**Your task**
Nothing is needed except the lines below that run from the one with "-- report_power, final" through the one with "other cells: 1 / 8 / 0.00102", repeated exactly.

**Source information**
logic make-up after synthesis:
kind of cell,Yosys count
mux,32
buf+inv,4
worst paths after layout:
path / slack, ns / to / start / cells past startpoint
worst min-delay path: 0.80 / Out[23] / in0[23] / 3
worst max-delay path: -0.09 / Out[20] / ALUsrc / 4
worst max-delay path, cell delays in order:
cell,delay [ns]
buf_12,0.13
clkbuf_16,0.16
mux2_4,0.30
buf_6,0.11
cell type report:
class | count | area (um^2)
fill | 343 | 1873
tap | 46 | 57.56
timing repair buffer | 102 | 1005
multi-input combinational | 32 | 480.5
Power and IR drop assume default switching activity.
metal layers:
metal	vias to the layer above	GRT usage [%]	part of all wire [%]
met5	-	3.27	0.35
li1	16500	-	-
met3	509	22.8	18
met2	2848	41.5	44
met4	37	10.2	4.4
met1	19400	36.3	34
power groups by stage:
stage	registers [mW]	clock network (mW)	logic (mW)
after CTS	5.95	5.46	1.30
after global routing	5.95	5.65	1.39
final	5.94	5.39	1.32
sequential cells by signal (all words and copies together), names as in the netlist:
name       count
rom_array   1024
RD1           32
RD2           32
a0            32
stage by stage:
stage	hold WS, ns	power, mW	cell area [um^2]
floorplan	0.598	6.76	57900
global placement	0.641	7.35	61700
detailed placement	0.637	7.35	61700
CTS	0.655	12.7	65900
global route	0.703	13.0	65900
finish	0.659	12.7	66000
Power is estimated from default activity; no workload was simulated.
**flow/config.mk**
```make
export PLATFORM = sky130hd
export DESIGN_NAME = mealy_1011
export DESIGN_NICKNAME = mealy_1011
export VERILOG_FILES = /design/flow/design.v
export SDC_FILE = /design/flow/constraint.sdc
export NUM_CORES = 4
export LEC_CHECK = 1
export CORE_AREA = 10 10 70 70
export DIE_AREA = 0 0 80 80
```
**flow/constraint.sdc**
```tcl
current_design mealy_1011

set clk_period 1.0
set clk_io_pct 0.2

create_clock -name clk0 -period $clk_period [get_ports {clk}]

set non_clock_inputs [all_inputs -no_clocks]
set_input_delay [expr $clk_period * $clk_io_pct] -clock clk0 $non_clock_inputs
set_output_delay [expr $clk_period * $clk_io_pct] -clock clk0 [all_outputs]
```
--- design/flow/run.sh ---
#!/bin/bash
# OpenROAD 26Q1-2900-gdf79404cd8, Yosys 0.63+post, stock flow scripts
make -C /OpenROAD-flow-scripts/flow DESIGN_CONFIG=/design/flow/config.mk WORK_HOME=/design/flow/orfs finish
--- design/flow/config.mk ---
export PLATFORM = sky130hd
export DESIGN_NAME = moore_1011
export DESIGN_NICKNAME = moore_1011
export VERILOG_FILES = /design/flow/design.v
export SDC_FILE = /design/flow/constraint.sdc
export NUM_CORES = 4
export LEC_CHECK = 1
export CORE_AREA = 10 10 70 70
export DIE_AREA = 0 0 80 80
--- design/flow/constraint.sdc ---
current_design moore_1011

set clk_period 1.0
set clk_io_pct 0.2

create_clock -name clk0 -period $clk_period [get_ports {clk}]

set non_clock_inputs [all_inputs -no_clocks]
set_input_delay [expr $clk_period * $clk_io_pct] -clock clk0 $non_clock_inputs
set_output_delay [expr $clk_period * $clk_io_pct] -clock clk0 [all_outputs]
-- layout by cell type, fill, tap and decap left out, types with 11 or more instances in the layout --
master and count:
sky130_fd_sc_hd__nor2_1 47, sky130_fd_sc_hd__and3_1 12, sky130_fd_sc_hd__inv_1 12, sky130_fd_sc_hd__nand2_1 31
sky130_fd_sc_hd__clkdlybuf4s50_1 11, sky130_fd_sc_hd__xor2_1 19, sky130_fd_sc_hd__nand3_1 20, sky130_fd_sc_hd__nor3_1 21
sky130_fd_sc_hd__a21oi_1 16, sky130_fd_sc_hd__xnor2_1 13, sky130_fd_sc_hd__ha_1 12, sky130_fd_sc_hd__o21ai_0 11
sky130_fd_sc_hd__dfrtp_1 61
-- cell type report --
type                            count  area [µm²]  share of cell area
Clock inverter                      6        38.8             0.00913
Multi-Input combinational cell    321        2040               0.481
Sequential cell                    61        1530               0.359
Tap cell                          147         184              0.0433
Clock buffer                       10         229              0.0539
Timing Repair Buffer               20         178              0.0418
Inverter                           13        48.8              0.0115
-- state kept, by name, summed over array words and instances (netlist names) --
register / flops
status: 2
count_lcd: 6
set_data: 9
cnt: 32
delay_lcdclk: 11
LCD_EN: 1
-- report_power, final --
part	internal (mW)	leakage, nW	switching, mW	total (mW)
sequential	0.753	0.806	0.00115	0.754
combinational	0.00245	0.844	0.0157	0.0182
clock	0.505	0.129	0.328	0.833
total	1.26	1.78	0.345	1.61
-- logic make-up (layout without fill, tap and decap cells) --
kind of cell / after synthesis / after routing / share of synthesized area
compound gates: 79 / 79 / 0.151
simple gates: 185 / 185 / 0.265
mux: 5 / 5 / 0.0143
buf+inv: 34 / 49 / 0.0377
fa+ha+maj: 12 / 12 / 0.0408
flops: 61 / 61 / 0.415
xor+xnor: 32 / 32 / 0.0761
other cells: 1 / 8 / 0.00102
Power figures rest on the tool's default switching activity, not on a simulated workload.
module segment(
    input       CLK,
    input       RESET,
    output reg [3:0] FND_COM,
    output reg [7:0] FND_DATA
);
reg [31:0] cnt_time0;
reg sec;
reg [15:0] cnt64k;
reg [1:0] cnt4;
reg [15:0] regseg;
wire [7:0] seg0;
wire [7:0] seg1;
wire [7:0] seg2;
wire [7:0] seg3;
always @(posedge RESET or posedge CLK) begin
    if(RESET)
        cnt_time0 <= 32'd0;
    else if (cnt_time0 < 32'd23999999)
        cnt_time0 <= cnt_time0 + 32'd1;
    else
        cnt_time0 <= 32'd0;
end
always @(posedge RESET or posedge CLK) begin
    if (RESET)
        sec <= 16'd0;
    else if (cnt_time0 == 32'd23999999)
        sec <= 1'b1;
    else
        sec <= 1'b0;
end
always @(posedge RESET or posedge CLK) begin
    if (RESET)
        cnt64k <= 16'd0;
    else begin
        if (cnt64k < 16'hffff)
            cnt64k <= cnt64k + 16'd1;
        else
            cnt64k <= 16'd0;
    end
end
always @(posedge RESET or posedge CLK) begin
    if (RESET)
        cnt4 <= 2'b00;
    else begin
        if (cnt64k == 16'hffff)
            if (cnt4 < 2'b11)
                cnt4 <= cnt4 + 2'b01;
            else
                cnt4 <= 2'b00;
    end
end
always @(posedge RESET or posedge CLK) begin
    if(RESET)
        regseg <= 16'd0;
    else begin
        if(sec)
            if(regseg == 16'h9999)
                regseg <= 16'h0000;
            else if (regseg[11:0] == 12'h999)
                regseg <= {regseg[15:12] + 4'd1, 12'h000};
            else if (regseg[7:0] == 8'h99)
                regseg[11:0] <= {regseg[11:8] + 4'd1, 8'h00};
            else if (regseg[3:0] == 4'h9)
                regseg[7:0] <= {regseg[7:4] + 4'd1, 4'h0};
            else
                regseg[3:0] <= regseg[3:0] + 4'd1;
    end
end
always @(cnt4) begin
    case (cnt4)
        2'b00: FND_COM <= 4'b1000;
        2'b01: FND_COM <= 4'b0100;
        2'b10: FND_COM <= 4'b0010;
        default: FND_COM <= 4'b0001;
    endcase
end
bin2seg u0 (.bin_data(regseg[15:12]), .seg_data(seg0));
bin2seg u1 (.bin_data(regseg[11:8]), .seg_data(seg1));
bin2seg u2 (.bin_data(regseg[7:4]), .seg_data(seg2));
bin2seg u3 (.bin_data(regseg[3:0]), .seg_data(seg3));
always @(FND_COM or seg0 or seg1 or seg2 or seg3) begin
    case (FND_COM)
        4'b1000: FND_DATA <= seg0;
        4'b0100: FND_DATA <= seg1;
        4'b0010: FND_DATA <= seg2;
        default: FND_DATA <= seg3;
    endcase
end
endmodule
==> design/flow/run.sh <==
#!/bin/bash
# OpenROAD 26Q1-2900-gdf79404cd8, Yosys 0.63+post, stock flow scripts
make -C /OpenROAD-flow-scripts/flow DESIGN_CONFIG=/design/flow/config.mk WORK_HOME=/design/flow/orfs finish
==> design/flow/config.mk <==
export PLATFORM = sky130hd
export DESIGN_NAME = segment
export DESIGN_NICKNAME = segment
export VERILOG_FILES = /design/flow/design.v
export SDC_FILE = /design/flow/constraint.sdc
export NUM_CORES = 4
export LEC_CHECK = 1
export CORE_UTILIZATION = 30
==> design/flow/constraint.sdc <==
current_design segment

set clk_period 3.7
set clk_io_pct 0.2

create_clock -name clk0 -period $clk_period [get_ports {CLK}]

set non_clock_inputs [all_inputs -no_clocks]
set_input_delay [expr $clk_period * $clk_io_pct] -clock clk0 $non_clock_inputs
set_output_delay [expr $clk_period * $clk_io_pct] -clock clk0 [all_outputs]
===== /design/flow/design.v =====
`timescale 1ns / 1ps
module motor(
    input         RESET,
    input         CLK,
    input         MOTOR_DIR,
    input         MOTOR_ON,
    output reg [3:0] MOTOR_OUT
);
reg [31:0] cnt_motor;
reg sw_dir;
reg sw_on;
reg reg_MOTOR_DIR;
reg reg_MOTOR_ON;
wire [31:0] motor_speed = 32'd960000;
always @(posedge RESET or posedge CLK) begin
    if(RESET) begin
        reg_MOTOR_DIR <= 1'b0;
        reg_MOTOR_ON  <= 1'b0;
        sw_dir <= 1'b0;
        sw_on  <= 1'b0;
    end else begin
        reg_MOTOR_DIR <= MOTOR_DIR;
        reg_MOTOR_ON  <= MOTOR_ON;
        if(MOTOR_DIR == 1'b1 & reg_MOTOR_DIR == 1'b0)
            sw_dir <= ~sw_dir;
        if(MOTOR_ON == 1'b1 & reg_MOTOR_ON == 1'b0)
            sw_on <= ~sw_on;
    end
end
always @(posedge RESET or posedge CLK) begin
    if(RESET) begin
        cnt_motor <= 32'd0;
        MOTOR_OUT <= 4'b1001;
    end else begin
        if(!sw_on)
            cnt_motor <= 32'd0;
        else if(cnt_motor < (motor_speed-1))
            cnt_motor <= cnt_motor + 32'd1;
        else
            cnt_motor <= 32'd0;
        case (cnt_motor)
            0: 
                if(sw_dir)
                    MOTOR_OUT <= 4'b0101;
                else
                    MOTOR_OUT <= 4'b1001;
            (motor_speed/4):
                if(sw_dir)
                    MOTOR_OUT <= 4'b0110;
                else
                    MOTOR_OUT <= 4'b1010;
            (motor_speed/4)*2:
                if(sw_dir)
                    MOTOR_OUT <= 4'b1010;
                else
                    MOTOR_OUT <= 4'b0110;
            (motor_speed/4)*3:
                if(sw_dir)
                    MOTOR_OUT <= 4'b1001;
                else
                    MOTOR_OUT <= 4'b0101;
        endcase
    end
end
endmodule

===== /design/flow/run.sh =====
#!/bin/bash
# OpenROAD 26Q1-2900-gdf79404cd8, Yosys 0.63+post, stock flow scripts
make -C /OpenROAD-flow-scripts/flow DESIGN_CONFIG=/design/flow/config.mk WORK_HOME=/design/flow/orfs finish

===== /design/flow/config.mk =====
export PLATFORM = sky130hd
export DESIGN_NAME = motor
export DESIGN_NICKNAME = motor
export VERILOG_FILES = /design/flow/design.v
export SDC_FILE = /design/flow/constraint.sdc
export NUM_CORES = 4
export LEC_CHECK = 1
export CORE_UTILIZATION = 40

===== /design/flow/constraint.sdc =====
current_design motor

set clk_period 5.7
set clk_io_pct 0.2

create_clock -name clk0 -period $clk_period [get_ports {CLK}]

set non_clock_inputs [all_inputs -no_clocks]
set_input_delay [expr $clk_period * $clk_io_pct] -clock clk0 $non_clock_inputs
set_output_delay [expr $clk_period * $clk_io_pct] -clock clk0 [all_outputs]

==> impl_metrics.csv <==
group,metric,value,unit
final_layout,drive_gt1_share,14.36,%
global_routing,first_global_vias,1261,
synthesis,syn_area_per_cell,10.77,µm²
synthesis,syn_inst,182,
routing,drt_wl_total,3284,µm
routing,ant_nets,0,
routing,via_per_inst,4.881,
setup_path,path_cells,"clkdlybuf4s50_1",
final_timing,hold_viol_final,0,
die,die_area,0.005183,mm²
hold_path,worst_hold_path_type,"flip-flop to flip-flop",
global_routing,grt_pass1_wl,6003,µm
clocking,cts_hold_buffers,0,
outcome,status,"finished, final reports clean",
global_routing,antenna_found_initial,0,
synthesis,top_area_share,48.53,%
setup_path,startpoint_type,"flip-flop",
final_timing,slew_violations,0,
setup_path,required,4560,ps
clocking,clockBufferDepth,2,
placed_design,gp_congestion,0.8612,
placed_design,hpwlAfterDp,2256,µm
placed_design,dp_slack,3603,ps
clocking,cts.repair.resized,0,
synthesis,synth_seq_share,51.21,%
setup_path,path_class,"flip-flop to output pin",
pwr,power.leakage,0.9052,nW
setup_path,worstPathArrival,1270,ps
clocking,cts-htree-levels,2,
die,die_h,71.99,µm
final_timing,rsz0062_at_grt,"false",
routing,drtIter0Drc,131,
final_timing,period_minus_slack,2408,ps
synthesis,yosys_area,0.001959,mm²
global_routing,grt_usage,14.91,%
synthesis,ys_ff,40,
setup_path,cpPeakStageDelay,530,ps
final_timing,max_freq,0.4152,GHz
pwr,peakVddDrop,0.0002107,V
pwr,total_power,557.7,µW
synthesis,synthDistinctLibCells,42,
flow_run,warnings,26,
flow_run,maxCapViolations,0,
final_layout,fillCellCount,425,
pwr,power_density,250.7,mW/mm²
synthesis,async_flop_share,100.0,%
final_timing,setup_violations,0,
synthesis,top_cells_by_count,"38 x dfrtp_1, 24 x nor3_1, 13 x nand2_1, 13 x xor2_1, 10 x nand3_1",
clocking,post_cts_buffers,0,
die,ios,8,
setup_path,cp_num_buf_inv,1,
routing,drt-pass1-iter-count,4,
placed_design,io_buffers,7,
clocking,clkLatencyLatePin,290,ps
die,fp_util,41.48,%
clocking,cts_tree,"done",
synthesis,synthFlopType,"dfrtp_1",
clocking,cts_made_buffers,5,
synthesis,yosysCellCount,182,
final_timing,setup_slack,3292,ps
synthesis,yosysTopAreaCell,"dfrtp_1",
global_routing,grt_overflow,0,
die,rows,25,
synthesis,edf_count,0,
die,die_x,71.99,µm
final_timing,finClkSkew,5.144,ps
routing,drc_errors,0,
routing,avgRoutedWirePerCell,12.21,µm
setup_path,crit_slowest_cell,"dfstp_2",
final_layout,area_growth,13.54,%
synthesis,syn_area,0.001959,mm²
final_timing,post-route-period-util,42.25,%
final_timing,fin_tns_setup,0,ps
synthesis,synthTopCellsByArea,"dfrtp_1 49%, nor3_1 6.1%, xor2_1 5.8%, xnor2_1 3.6%, nor4_4 3.3%",
synthesis,yosys.cell_count.top_type,"dfrtp_1",
setup_path,cp_max_fo,2,
synthesis,yosys_warnings,1,
routing,vias,1313,
global_routing,grt_max_degree,41,
clocking,cts.clk_slew.worst_paths,80,ps
clocking,cts_root_buf,"clkbuf_8",
routing,diodes,0,
setup_path,crit_family,"flip-flops",
die,core_area,0.004723,mm²
clocking,clock-sinks,40,
setup_path,end_kind,"output pin",
module button_counter (
    input clk,         
    input reset,       
    input button,      
    input enable,      
    output reg [15:0] digits = 16'h0000  
);
    reg button_state = 0, button_prev = 0;   
    always @(posedge clk) begin
        if (reset) begin
            digits <= 16'h0000;   
            button_prev <= 0;
            button_state <= 0;
        end else if (enable) begin
            button_prev <= button_state;
            button_state <= button;
            if (button_prev == 0 && button_state == 1) begin
                if (digits[3:0] < 4'd9) begin
                    digits[3:0] <= digits[3:0] + 1;  
                end else begin
                    digits[3:0] <= 4'd0;  
                    if (digits[7:4] < 4'd9) begin
                        digits[7:4] <= digits[7:4] + 1;  
                    end else begin
                        digits[7:4] <= 4'd0;  
                        if (digits[11:8] < 4'd9) begin
                            digits[11:8] <= digits[11:8] + 1;  
                        end else begin
                            digits[11:8] <= 4'd0;  
                            if (digits[15:12] < 4'd9) begin
                                digits[15:12] <= digits[15:12] + 1;  
                            end else begin
                                digits[15:12] <= 4'd0;  
                            end
                        end
                    end
                end
            end
        end
    end
endmodule
==> run.sh <==
#!/bin/bash
# OpenROAD 26Q1-2900-gdf79404cd8, Yosys 0.63+post, stock flow scripts
make -C /OpenROAD-flow-scripts/flow DESIGN_CONFIG=/design/flow/config.mk WORK_HOME=/design/flow/orfs finish
==> config.mk <==
export PLATFORM = sky130hd
export DESIGN_NAME = piso
export DESIGN_NICKNAME = piso
export VERILOG_FILES = /design/flow/design.v
export SDC_FILE = /design/flow/constraint.sdc
export NUM_CORES = 4
export LEC_CHECK = 1
export CORE_AREA = 10 10 70 70
export DIE_AREA = 0 0 80 80
==> constraint.sdc <==
current_design piso

set clk_period 1.4
set clk_io_pct 0.2

create_clock -name clk0 -period $clk_period [get_ports {clk}]

set non_clock_inputs [all_inputs -no_clocks]
set_input_delay [expr $clk_period * $clk_io_pct] -clock clk0 $non_clock_inputs
set_output_delay [expr $clk_period * $clk_io_pct] -clock clk0 [all_outputs]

**Reply to the exercise**
-- report_power, final --
part	internal (mW)	leakage, nW	switching, mW	total (mW)
sequential	0.753	0.806	0.00115	0.754
combinational	0.00245	0.844	0.0157	0.0182
clock	0.505	0.129	0.328	0.833
total	1.26	1.78	0.345	1.61
-- logic make-up (layout without fill, tap and decap cells) --
kind of cell / after synthesis / after routing / share of synthesized area
compound gates: 79 / 79 / 0.151
simple gates: 185 / 185 / 0.265
mux: 5 / 5 / 0.0143
buf+inv: 34 / 49 / 0.0377
fa+ha+maj: 12 / 12 / 0.0408
flops: 61 / 61 / 0.415
xor+xnor: 32 / 32 / 0.0761
other cells: 1 / 8 / 0.00102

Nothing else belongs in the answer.